Monday, May 29, 2006

Walking to Farmborough


My lodging for this week is like a little apartment set off from the main house, and is the first "en suite" place I've stayed at--bathroom in the room, instead of somewhere down a hall. Come to think of it, it's the first lodging that hasn't been up three flights of stairs...a welcome change after hauling my full pack for 5+ miles today. My legs are going to rival those of Hercules by the time I get done with this trip.


Dinner tonight is per force very light--an apricot Cliff bar and lapsong suchong tea, since the one pub in this hamlet is closed for the holiday and I haven't yet found the local grocer (presuming there is one...this place is pretty small). The view from my B&B window overlooks pasture and the town.

I've spent much of the day getting here by bus from the Bath train station to a spot at the edge of town called South Down, then walking about 5 miles through Englishcombe and Priston to Farmborough. Priston had a pub, where I ate a big ploughman's lunch (having also scarfed down a large traditional English breakfast at the YMCA in Bath in preparation for the walk).

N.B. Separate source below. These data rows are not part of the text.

$ cat src/source/satd_pkg.sv
// Block geometry, data widths and derived sizes for the SATD cost engine
`default_nettype none

package satd_pkg;

    // ----------------------------------------------------------
    // Block geometry
    // ----------------------------------------------------------

    // Side length of a transform block
    localparam int BLOCK_DIM = 4;

    // Pixels in, coefficients out
    localparam int NUM_COEF = BLOCK_DIM * BLOCK_DIM;

    // ----------------------------------------------------------
    // Data widths
    // ----------------------------------------------------------

    // Unsigned pixel or residual byte
    localparam int PIX_W = 8;

    // One row of pixels, pixel 0 in the low byte
    localparam int ROW_W = BLOCK_DIM * PIX_W;

    // Signed per-coefficient weight
    localparam int WEIGHT_W = 16;

    // Transform coefficient magnitude, max 16 * 255
    localparam int COEF_W = 13;

    // Weighted cost, compared as signed
    localparam int COST_W = 32;

    // Candidate number, wraps at 256
    localparam int INDEX_W = 8;

    // Weight bank address
    localparam int WADDR_W = 4;

    // Loader row counter
    localparam int ROW_IDX_W = 2;

endpackage : satd_pkg

`default_nettype wire

$ cat src/source/cost_tracker.sv
// Candidate numbering and running minimum of the block costs
`timescale 1ns/100ps
`default_nettype none

module cost_tracker
    import satd_pkg::*;
(
    input  logic               clk,
    input  logic               rst_n,
    input  logic               clear_i,

    // Finished block from the cost pipeline
    input  logic               done_i,
    input  logic [COST_W-1:0]  cost_i,

    // Per-block result
    output logic [COST_W-1:0]  cost_o,
    output logic               cost_valid_o,
    output logic [INDEX_W-1:0] cand_index_o,

    // Best candidate since the last clear
    output logic [COST_W-1:0]  best_cost_o,
    output logic [INDEX_W-1:0] best_index_o
);

    logic [INDEX_W-1:0] cand_cnt_q;
    logic [INDEX_W-1:0] idx_now;
    logic               best_vld_q;
    logic               take_best;

    // A clear in the same cycle makes this block candidate 0
    assign idx_now = clear_i ? '0 : cand_cnt_q;

    // Empty tracker takes any cost, ties keep the earlier one
    assign take_best = clear_i || !best_vld_q ||
                       ($signed(cost_i) < $signed(best_cost_o));

    always_ff @(posedge clk or negedge rst_n) begin
        if (!rst_n) begin
            cost_o       <= '0;
            cost_valid_o <= 1'b0;
            cand_index_o <= '0;
            cand_cnt_q   <= '0;
            best_cost_o  <= '1;
            best_index_o <= '0;
            best_vld_q   <= 1'b0;
        end else begin
            cost_valid_o <= done_i;

            if (clear_i) begin
                cand_cnt_q   <= '0;
                best_cost_o  <= '1;
                best_index_o <= '0;
                best_vld_q   <= 1'b0;
            end

            // Later assignments override the clear above
            if (done_i) begin
                cost_o       <= cost_i;
                cand_index_o <= idx_now;
                cand_cnt_q   <= idx_now + 1'b1;
                if (take_best) begin
                    best_cost_o  <= cost_i;
                    best_index_o <= idx_now;
                    best_vld_q   <= 1'b1;
                end
            end
        end
    end

endmodule : cost_tracker

`default_nettype wire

I'm finding that a village, while on a map, doesn't necessarily mean anything more than a few houses. At Englishcombe, a tall gray-haired, ponytailed fellow was in the driveway of his house at a crossroads. When I asked him for directions to the village center, he grinned and said "This is it." We chatted and immediately found common ground--we're both doing the Coast to Coast walk: he in June and I in July. He had retired last year and done the entire Southwest Coast walk--all 1200 miles of it--in spates. Took him 4 months of walking.

At the Ring o' Bells pub in Priston, I met a young family from Farmborough--David, Lisa, and their daughter Amelia--who live near Tilley Farm, where I'll be on the TTEAM training this week. They'd biked down the two miles from Farmborough to take advantage of the mostly rainless, sometimes sunny, primarily fair weather today. They've invited me to dinner at the local pub, The Butchers Arms, sometime this week. We exchanged phone numbers so we can connect.

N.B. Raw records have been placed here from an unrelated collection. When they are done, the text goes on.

$ cat src/source/satd_pkg.sv
// Block geometry, data widths and derived sizes for the SATD cost engine
`default_nettype none

package satd_pkg;

    // ----------------------------------------------------------
    // Block geometry
    // ----------------------------------------------------------

    // Side length of a transform block
    localparam int BLOCK_DIM = 4;

    // Pixels in, coefficients out
    localparam int NUM_COEF = BLOCK_DIM * BLOCK_DIM;

    // ----------------------------------------------------------
    // Data widths
    // ----------------------------------------------------------

    // Unsigned pixel or residual byte
    localparam int PIX_W = 8;

    // One row of pixels, pixel 0 in the low byte
    localparam int ROW_W = BLOCK_DIM * PIX_W;

    // Signed per-coefficient weight
    localparam int WEIGHT_W = 16;

    // Transform coefficient magnitude, max 16 * 255
    localparam int COEF_W = 13;

    // Weighted cost, compared as signed
    localparam int COST_W = 32;

    // Candidate number, wraps at 256
    localparam int INDEX_W = 8;

    // Weight bank address
    localparam int WADDR_W = 4;

    // Loader row counter
    localparam int ROW_IDX_W = 2;

endpackage : satd_pkg

`default_nettype wire

$ cat src/source/block_loader.sv
// Row gatherer that assembles 4x4 pixel blocks and pulses a start per block
`timescale 1ns/100ps
`default_nettype none

module block_loader
    import satd_pkg::*;
(
    input  logic                      clk,
    input  logic                      rst_n,

    // Incoming pixel rows, top row first
    input  logic                      row_valid_i,
    input  logic [ROW_W-1:0]          row_data_i,

    // Assembled block to the cost pipeline
    output logic [NUM_COEF*PIX_W-1:0] block_o,
    output logic                      start_o
);

    logic [ROW_IDX_W-1:0] row_cnt_q;
    logic [ROW_W-1:0]     row_q [BLOCK_DIM];
    logic                 last_row;
    logic                 start_q;

    // Bottom row of the block is being written
    assign last_row = (row_cnt_q == ROW_IDX_W'(BLOCK_DIM - 1));

    // ----------------------------------------------------------
    // Row counter and start pulse
    // ----------------------------------------------------------

    // Counter wraps on its own after the last row
    always_ff @(posedge clk or negedge rst_n) begin
        if (!rst_n) begin
            row_cnt_q <= '0;
            start_q   <= 1'b0;
        end else begin
            start_q <= row_valid_i & last_row;
            if (row_valid_i) begin
                row_cnt_q <= row_cnt_q + 1'b1;
            end
        end
    end

    // ----------------------------------------------------------
    // Block register
    // ----------------------------------------------------------

    // A row of the next block may arrive on the edge where the
    // pipeline samples this one, it still sees the old contents
    always_ff @(posedge clk) begin
        if (row_valid_i) begin
            row_q[row_cnt_q] <= row_data_i;
        end
    end

    for (genvar r = 0; r < BLOCK_DIM; r++) begin : g_block
        assign block_o[r*ROW_W +: ROW_W] = row_q[r];
    end

    assign start_o = start_q;

endmodule : block_loader

`default_nettype wire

Walking the backroads of Britain offers lovely views in between miles and miles of hedgerows that are too tall to see over, even from a car. The breaks in the rows indicate either a crossroads, a gate for farm equipment to mow the fields, or an entrance to a farm or animal field.


Country roads here are very narrow, no painted lines to mark them as two lanes. They seem built wide enough for one car, yet somehow two cars are always able to pass. Even a bus and a lorry can do it...very very carefully, and not without some nasty-sounding scrapes from the flail-cut blackberry stubs in the hedgerows.


When I can't duck into a bit of a hollow on side of the road, I crush into the hedgerow to avoid getting hit. Most drivers know to be on the lookout for walkers and opposing traffic, though, and they give me lots of space.